• _THE TASK_: Copy, in full, each line of the material that holds the word "written".

• _MATERIALS PROVIDED_:
--- src/rtl/rkfs_pkg.sv ---
// Shared types, constants and command codes of the keyframe fade sequencer.
package rkfs_pkg;

	localparam int MaxSteps = 16;
	localparam int StepW = $clog2(MaxSteps);
	localparam int CntW = $clog2(MaxSteps + 1);
	localparam int FrameW = 15;
	localparam int AccW = 18;
	localparam int DeltaW = 17;
	localparam int DivW = 17;
	localparam int QueueDepth = 4;
	localparam int QPtrW = $clog2(QueueDepth);

	typedef enum logic [2:0] {
		CMD_TICK = 3'd0,
		CMD_COLOUR = 3'd1,
		CMD_FRAMES = 3'd2,
		CMD_START = 3'd3,
		CMD_STOP = 3'd4,
		CMD_PAUSE = 3'd5,
		CMD_RESUME = 3'd6,
		CMD_NONE = 3'd7
	} cmd_t;

	typedef enum logic [1:0] {
		REG_NUM_STEPS = 2'd0,
		REG_REPEAT = 2'd1,
		REG_LAMP = 2'd2
	} reg_t;

	typedef struct packed {
		cmd_t cmd;
		logic [StepW-1:0] step;
		logic [7:0] red;
		logic [7:0] green;
		logic [7:0] blue;
		logic [FrameW-1:0] frames;
		logic ramp;
	} word_t;

	localparam int WordW = $bits(word_t);

endpackage

--- src/rtl/rgb_keyframe_fade_sequencer_core.sv ---
// Top level of the keyframe RGB fade sequencer.
// Command words enter through push/full and are queued; results leave
// through empty/pop, one word per emitting tick, holding lamp number,
// the integer bits [15:8] of the 10.8 colour accumulators and a finished flag.
// Configuration (num_steps, repeat_mode, lamp_select) is written through
// cfg_valid/cfg_ready/cfg_index/cfg_data and is always ready.
// A tick passes from the queue head through the IDLE and TICK states to
// the result register. A colour or frames write recomputes up to two
// deltas, each three 17-step divisions, and occupies the back end until
// they are written. Start, stop, pause and resume act in IDLE as they
// are taken. The front queue holds four words, so pushes continue while
// the back end divides.
// Reset clears playback state, sets the table to black with frame count
// one and empties the queue and result register. While the receiver
// does not pop, a waiting result stays; a following tick waits at the
// head of the queue and the queue fills until full rises.
module rgb_keyframe_fade_sequencer_core import rkfs_pkg::*; (
	input logic clk,
	input logic arst_n,
	input logic push,
	output logic full,
	input logic [2:0] cmd,
	input logic [3:0] step_index,
	input logic [7:0] red_in,
	input logic [7:0] green_in,
	input logic [7:0] blue_in,
	input logic [14:0] frame_count,
	input logic interpolate,
	output logic empty,
	input logic pop,
	output logic [7:0] lamp_index,
	output logic [7:0] red_out,
	output logic [7:0] green_out,
	output logic [7:0] blue_out,
	output logic finished,
	input logic cfg_valid,
	output logic cfg_ready,
	input logic [1:0] cfg_index,
	input logic [7:0] cfg_data
);
	word_t in_word, q_word;
	logic q_valid, q_take;
	logic [4:0] num_steps_q;
	logic repeat_q;
	logic [7:0] lamp_q;

	assign cfg_ready = 1'b1;
	assign in_word = '{cmd: cmd_t'(cmd), step: step_index, red: red_in,
		green: green_in, blue: blue_in, frames: frame_count, ramp: interpolate};

	always_ff @(posedge clk or negedge arst_n) begin
		if (!arst_n) begin
			num_steps_q <= '0;
			repeat_q <= 1'b0;
			lamp_q <= '0;
		end else if (cfg_valid) begin
			unique case (reg_t'(cfg_index))
				REG_NUM_STEPS: num_steps_q <= cfg_data[4:0];
				REG_REPEAT: repeat_q <= cfg_data[0];
				REG_LAMP: lamp_q <= cfg_data;
				default: ;
			endcase
		end
	end

	rkfs_front u_front (
		.clk(clk), .arst_n(arst_n), .push(push), .full(full), .in_word(in_word),
		.q_valid(q_valid), .q_take(q_take), .q_word(q_word)
	);

	rkfs_back u_back (
		.clk(clk), .arst_n(arst_n), .q_valid(q_valid), .q_take(q_take),
		.q_word(q_word), .num_steps(num_steps_q), .repeat_mode(repeat_q),
		.lamp_select(lamp_q), .empty(empty), .pop(pop), .lamp_index(lamp_index),
		.red_out(red_out), .green_out(green_out), .blue_out(blue_out),
		.finished(finished)
	);
endmodule

--- src/rtl/rkfs_ram.sv ---
// Generic simple dual-port RAM (one write port, one read port) with registered read.
module rkfs_ram #(
	parameter int Width = 8,
	parameter int Depth = 4
) (
	input logic clk,
	input logic we,
	input logic [$clog2(Depth)-1:0] waddr,
	input logic [Width-1:0] wdata,
	input logic [$clog2(Depth)-1:0] raddr,
	output logic [Width-1:0] rdata
);
	logic [Width-1:0] mem [Depth];
	always_ff @(posedge clk) begin
		if (we) begin
			mem[waddr] <= wdata;
		end
		rdata <= mem[raddr];
	end
endmodule

--- src/rtl/rkfs_front.sv ---
// Front end: accepts command words, drops useless ones and queues the rest.
module rkfs_front import rkfs_pkg::*; (
	input logic clk,
	input logic arst_n,
	input logic push,
	output logic full,
	input word_t in_word,
	output logic q_valid,
	input logic q_take,
	output word_t q_word
);
	word_t qmem [QueueDepth];
	logic [QPtrW-1:0] wp_q, rp_q;
	logic [QPtrW:0] cnt_q;
	logic acc, keep;

	assign full = (cnt_q == (QPtrW+1)'(QueueDepth));
	assign acc = push && !full;
	assign keep = acc && (in_word.cmd != CMD_NONE);
	assign q_valid = (cnt_q != '0);
	assign q_word = qmem[rp_q];

	always_ff @(posedge clk) begin
		if (keep) begin
			qmem[wp_q] <= in_word;
		end
	end

	always_ff @(posedge clk or negedge arst_n) begin
		if (!arst_n) begin
			wp_q <= '0;
			rp_q <= '0;
			cnt_q <= '0;
		end else begin
			if (keep) begin
				wp_q <= wp_q + 1'b1;
			end
			if (q_take && q_valid) begin
				rp_q <= rp_q + 1'b1;
			end
			cnt_q <= cnt_q + (QPtrW+1)'(keep) - (QPtrW+1)'(q_take && q_valid);
		end
	end
endmodule

--- src/rtl/rkfs_div.sv ---
// Iterative signed divider: 17-bit dividend by 15-bit positive divisor, truncating.
module rkfs_div import rkfs_pkg::*; (
	input logic clk,
	input logic arst_n,
	input logic start,
	input logic signed [DivW-1:0] dividend,
	input logic [FrameW-1:0] divisor,
	output logic done,
	output logic signed [DeltaW-1:0] quotient
);
	logic [DivW-1:0] mag_q, quo_q;
	logic [FrameW:0] rem_q;
	logic [FrameW-1:0] dsr_q;
	logic neg_q;
	logic [$clog2(DivW+1)-1:0] cnt_q;
	logic [FrameW+1:0] trial;
	logic [FrameW:0] shifted;
	logic busy;

	assign shifted = {rem_q[FrameW-1:0], mag_q[DivW-1]};
	assign trial = {1'b0, shifted} - {2'b00, dsr_q};
	assign busy = (cnt_q != '0);
	assign quotient = neg_q ? -$signed(quo_q) : $signed(quo_q);

	always_ff @(posedge clk or negedge arst_n) begin
		if (!arst_n) begin
			cnt_q <= '0;
			done <= 1'b0;
		end else begin
			done <= 1'b0;
			if (start) begin
				cnt_q <= ($clog2(DivW+1))'(DivW);
			end else if (busy) begin
				cnt_q <= cnt_q - 1'b1;
				if (cnt_q == 1) begin
					done <= 1'b1;
				end
			end
		end
	end

	always_ff @(posedge clk) begin
		if (start) begin
			neg_q <= dividend[DivW-1];
			mag_q <= dividend[DivW-1] ? DivW'(-dividend) : DivW'(dividend);
			rem_q <= '0;
			quo_q <= '0;
			dsr_q <= divisor;
		end else if (busy) begin
			mag_q <= {mag_q[DivW-2:0], 1'b0};
			if (!trial[FrameW+1]) begin
				rem_q <= trial[FrameW:0];
				quo_q <= {quo_q[DivW-2:0], 1'b1};
			end else begin
				rem_q <= shifted;
				quo_q <= {quo_q[DivW-2:0], 1'b0};
			end
		end
	end
endmodule

--- src/rtl/rkfs_back.sv ---
// Back end: keyframe tables, delta recompute sequencer and playback state.
module rkfs_back import rkfs_pkg::*; (
	input logic clk,
	input logic arst_n,
	input logic q_valid,
	output logic q_take,
	input word_t q_word,
	input logic [4:0] num_steps,
	input logic repeat_mode,
	input logic [7:0] lamp_select,
	output logic empty,
	input logic pop,
	output logic [7:0] lamp_index,
	output logic [7:0] red_out,
	output logic [7:0] green_out,
	output logic [7:0] blue_out,
	output logic finished
);
	typedef enum logic [6:0] {
		ST_IDLE = 7'b0000001,
		ST_TICK = 7'b0000010,
		ST_CALC = 7'b0000100,
		ST_RD = 7'b0001000,
		ST_DIV = 7'b0010000,
		ST_WAIT = 7'b0100000,
		ST_WR = 7'b1000000
	} state_t;

	state_t st_q;
	logic [23:0] colour_q [MaxSteps];
	logic [FrameW-1:0] frames_q [MaxSteps];
	logic [MaxSteps-1:0] ramp_q;
	logic [MaxSteps-1:0] dvalid_q;
	logic [3*DeltaW-1:0] drd;
	logic [3*DeltaW-1:0] dwr_q;
	logic [1:0] run_q;
	logic [StepW-1:0] step_q;
	logic [FrameW-1:0] fpos_q;
	logic [AccW-1:0] acc_q [3];
	logic [CntW-1:0] n;
	logic [StepW-1:0] s_rd;

	// Pending delta jobs: previous step and own step.
	logic job_prev_q, job_own_q;
	logic [StepW-1:0] from_q, to_q, widx_q;
	logic [1:0] ch_q;
	logic dstart, ddone;
	logic signed [DeltaW-1:0] dq;
	logic signed [DivW-1:0] diff;
	logic [7:0] ca, cb;

	logic ovalid_q;
	logic [7:0] o_lamp_q, o_r_q, o_g_q, o_b_q;
	logic o_fin_q;

	assign n = (num_steps > 5'(MaxSteps)) ? CntW'(MaxSteps) : CntW'(num_steps);
	assign empty = !ovalid_q;
	assign lamp_index = o_lamp_q;
	assign red_out = o_r_q;
	assign green_out = o_g_q;
	assign blue_out = o_b_q;
	assign finished = o_fin_q;
	assign s_rd = step_q;

	rkfs_ram #(.Width(3*DeltaW), .Depth(MaxSteps)) u_delta (
		.clk(clk), .we(st_q == ST_WR), .waddr(widx_q), .wdata(dwr_q),
		.raddr(s_rd), .rdata(drd)
	);

	always_comb begin
		unique case (ch_q)
			2'd0: begin ca = colour_q[to_q][23:16]; cb = colour_q[from_q][23:16]; end
			2'd1: begin ca = colour_q[to_q][15:8]; cb = colour_q[from_q][15:8]; end
			default: begin ca = colour_q[to_q][7:0]; cb = colour_q[from_q][7:0]; end
		endcase
		diff = $signed({1'b0, ca, 8'h00}) - $signed({1'b0, cb, 8'h00});
	end
	assign dstart = (st_q == ST_DIV);

	rkfs_div u_div (
		.clk(clk), .arst_n(arst_n), .start(dstart), .dividend(diff),
		.divisor(frames_q[from_q]), .done(ddone), .quotient(dq)
	);

	// A queued word is taken in IDLE unless a tick would find the output full.
	assign q_take = (st_q == ST_IDLE) && q_valid &&
		!(q_word.cmd == CMD_TICK && ovalid_q && !pop);

	logic own_ok;
	logic [StepW-1:0] nx;
	logic [CntW-1:0] idx1;
	assign idx1 = CntW'(q_word.step) + 1'b1;
	assign own_ok = (idx1 < n) || (idx1 == n && repeat_mode);
	assign nx = (idx1 < n) ? StepW'(idx1) : '0;

	logic [AccW-1:0] dl [3];
	logic do_step;
	logic [CntW-1:0] nstep;
	logic [StepW-1:0] nxs;
	logic tfin;
	always_comb begin
		dl[0] = dvalid_q[step_q] ? AccW'($signed(drd[3*DeltaW-1:2*DeltaW])) : '0;
		dl[1] = dvalid_q[step_q] ? AccW'($signed(drd[2*DeltaW-1:DeltaW])) : '0;
		dl[2] = dvalid_q[step_q] ? AccW'($signed(drd[DeltaW-1:0])) : '0;
		do_step = fpos_q >= frames_q[step_q];
		nstep = CntW'(step_q) + 1'b1;
		tfin = 1'b0;
		if (nstep >= n) begin
			if (repeat_mode) begin
				nxs = '0;
			end else begin
				nxs = StepW'(n - 1'b1);
				tfin = 1'b1;
			end
		end else begin
			nxs = StepW'(nstep);
		end
	end

	always_ff @(posedge clk) begin
		if (st_q == ST_WAIT && ddone) begin
			unique case (ch_q)
				2'd0: dwr_q[3*DeltaW-1:2*DeltaW] <= dq;
				2'd1: dwr_q[2*DeltaW-1:DeltaW] <= dq;
				default: dwr_q[DeltaW-1:0] <= dq;
			endcase
		end
		if (st_q == ST_CALC) begin
			dwr_q <= '0;
		end
	end

	always_ff @(posedge clk or negedge arst_n) begin
		if (!arst_n) begin
			st_q <= ST_IDLE;
			for (int i = 0; i < MaxSteps; i++) begin
				colour_q[i] <= '0;
				frames_q[i] <= FrameW'(1);
			end
			ramp_q <= '0;
			dvalid_q <= '0;
			run_q <= 2'd0;
			step_q <= '0;
			fpos_q <= '0;
			acc_q[0] <= '0;
			acc_q[1] <= '0;
			acc_q[2] <= '0;
			job_prev_q <= 1'b0;
			job_own_q <= 1'b0;
			from_q <= '0;
			to_q <= '0;
			widx_q <= '0;
			ch_q <= '0;
			ovalid_q <= 1'b0;
			o_lamp_q <= '0;
			o_r_q <= '0;
			o_g_q <= '0;
			o_b_q <= '0;
			o_fin_q <= 1'b0;
		end else begin
			if (pop && ovalid_q) begin
				ovalid_q <= 1'b0;
			end
			unique case (st_q)
				ST_IDLE: begin
					if (q_take) begin
						unique case (q_word.cmd)
							CMD_TICK: if (n != '0 && run_q != 2'd0) st_q <= ST_TICK;
							CMD_COLOUR: begin
								colour_q[q_word.step] <= {q_word.red, q_word.green, q_word.blue};
								job_prev_q <= (q_word.step != '0);
								job_own_q <= own_ok;
								widx_q <= q_word.step;
								to_q <= nx;
								st_q <= ST_CALC;
							end
							CMD_FRAMES: begin
								frames_q[q_word.step] <= (q_word.frames == '0) ?
									FrameW'(1) : q_word.frames;
								ramp_q[q_word.step] <= q_word.ramp;
								job_prev_q <= 1'b0;
								job_own_q <= own_ok;
								widx_q <= q_word.step;
								to_q <= nx;
								st_q <= ST_CALC;
							end
							CMD_START: begin
								step_q <= '0;
								fpos_q <= '0;
								run_q <= 2'd1;
							end
							CMD_STOP: begin
								step_q <= '0;
								fpos_q <= '0;
								run_q <= 2'd0;
							end
							CMD_PAUSE: run_q <= 2'd0;
							CMD_RESUME: run_q <= 2'd2;
							default: ;
						endcase
					end
				end
				ST_TICK: begin
					ovalid_q <= 1'b1;
					o_lamp_q <= lamp_select;
					o_fin_q <= (run_q != 2'd1) && do_step && tfin;
					st_q <= ST_IDLE;
					if (run_q == 2'd1) begin
						run_q <= 2'd2;
						acc_q[0] <= {2'b00, colour_q[step_q][23:16], 8'h00};
						acc_q[1] <= {2'b00, colour_q[step_q][15:8], 8'h00};
						acc_q[2] <= {2'b00, colour_q[step_q][7:0], 8'h00};
						o_r_q <= colour_q[step_q][23:16];
						o_g_q <= colour_q[step_q][15:8];
						o_b_q <= colour_q[step_q][7:0];
					end else begin
						fpos_q <= do_step ? FrameW'(1) : FrameW'(fpos_q + 1'b1);
						if (do_step) begin
							step_q <= nxs;
							if (tfin) run_q <= 2'd0;
							acc_q[0] <= {2'b00, colour_q[nxs][23:16], 8'h00};
							acc_q[1] <= {2'b00, colour_q[nxs][15:8], 8'h00};
							acc_q[2] <= {2'b00, colour_q[nxs][7:0], 8'h00};
							o_r_q <= colour_q[nxs][23:16];
							o_g_q <= colour_q[nxs][15:8];
							o_b_q <= colour_q[nxs][7:0];
						end else if (ramp_q[step_q]) begin
							acc_q[0] <= acc_q[0] + dl[0];
							acc_q[1] <= acc_q[1] + dl[1];
							acc_q[2] <= acc_q[2] + dl[2];
							o_r_q <= 8'((acc_q[0] + dl[0]) >> 8);
							o_g_q <= 8'((acc_q[1] + dl[1]) >> 8);
							o_b_q <= 8'((acc_q[2] + dl[2]) >> 8);
						end else begin
							o_r_q <= acc_q[0][15:8];
							o_g_q <= acc_q[1][15:8];
							o_b_q <= acc_q[2][15:8];
						end
					end
				end
				ST_CALC: begin
					ch_q <= '0;
					if (job_prev_q) begin
						job_prev_q <= 1'b0;
						from_q <= StepW'(widx_q - 1'b1);
						to_q <= widx_q;
						st_q <= ST_DIV;
					end else if (job_own_q) begin
						job_own_q <= 1'b0;
						from_q <= widx_q;
						st_q <= ST_DIV;
					end else begin
						st_q <= ST_IDLE;
					end
				end
				ST_DIV: st_q <= ST_WAIT;
				ST_WAIT: begin
					if (ddone) begin
						if (ch_q == 2'd2) begin
							st_q <= ST_RD;
						end else begin
							ch_q <= ch_q + 1'b1;
							st_q <= ST_DIV;
						end
					end
				end
				ST_RD: begin
					widx_q <= from_q;
					st_q <= ST_WR;
				end
				ST_WR: begin
					dvalid_q[from_q] <= 1'b1;
					widx_q <= to_q;
					to_q <= (CntW'(to_q) + 1'b1 < n) ? StepW'(CntW'(to_q) + 1'b1) : '0;
					st_q <= ST_CALC;
				end
				default: st_q <= ST_IDLE;
			endcase
		end
	end
	// The delta RAM is read at step_q as a tick leaves IDLE, so the data is ready in TICK.
endmodule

• _SOLUTION_:
// Configuration (num_steps, repeat_mode, lamp_select) is written through
// they are written. Start, stop, pause and resume act in IDLE as they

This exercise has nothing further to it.